Rule Element (contd.) • <- is the rule arrow. It divides the rule between the suggested element and the phrase of rule elements. • @@ indicates the end of a rule. Rules must always end in the @@ marker.
Rule Element Types • Each rule element, including the suggested element, consists of a literal or a nonliteral. What gets matched for each is different: • Literals match tokens, or "real text". • Nonliterals match nodes which begin with an underscore. • A literal is a terminal node (or leaf node) in the parse tree. It represents words, numbers and punctuation. • A nonliteral is a nonterminal node (also called an internal node). It represents a node which dominates other nodes.

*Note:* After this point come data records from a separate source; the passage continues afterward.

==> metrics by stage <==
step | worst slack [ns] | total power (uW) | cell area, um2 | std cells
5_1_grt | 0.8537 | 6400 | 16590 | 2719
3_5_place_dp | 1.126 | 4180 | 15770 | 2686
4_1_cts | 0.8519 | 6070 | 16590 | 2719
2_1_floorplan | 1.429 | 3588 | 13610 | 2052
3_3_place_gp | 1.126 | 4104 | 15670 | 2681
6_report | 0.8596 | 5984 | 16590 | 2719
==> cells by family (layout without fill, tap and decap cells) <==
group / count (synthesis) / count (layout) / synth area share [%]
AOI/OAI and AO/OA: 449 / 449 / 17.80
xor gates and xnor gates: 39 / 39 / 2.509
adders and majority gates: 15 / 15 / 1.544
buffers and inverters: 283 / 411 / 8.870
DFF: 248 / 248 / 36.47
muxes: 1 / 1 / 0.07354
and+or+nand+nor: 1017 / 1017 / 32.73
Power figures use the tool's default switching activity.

Special Rule Elements • NLP++ has a set of predefined rule elements that make writing rules easier. • These special rule elements match various types of tokens such as alpha characters, punctuation, wildcards, etc.
Special Rule Elements (contd.) • _xWILD Match anything. • _xANY Match any single node. • _xNIL Match nothing. It designates a suggested element when the rule performs a special action, such as removing the matched nodes from the parse tree. • _xALPHA Match an alphabetic token, including accented and other extended ANSI chars
Special Rule Elements (contd.) • _xCTRL Match control and nonalphabetic extended ANSI characters. (See _xALPHA.) • _xNUM Match a numeric token. • _xPUNCT Match a punctuation token. • _xWHITE Match a whitespace token, including newline. • _xBLANK Match a whitespace token, excluding newline.
Special Rule Elements (contd.) • _xCAP Match an alphabetic with uppercase first letter. • _xEOF Match the end of file. • _xSTART Match if at the start of a phrase (or "segment"). • _xEND Match if at the end of a phrase (or "segment").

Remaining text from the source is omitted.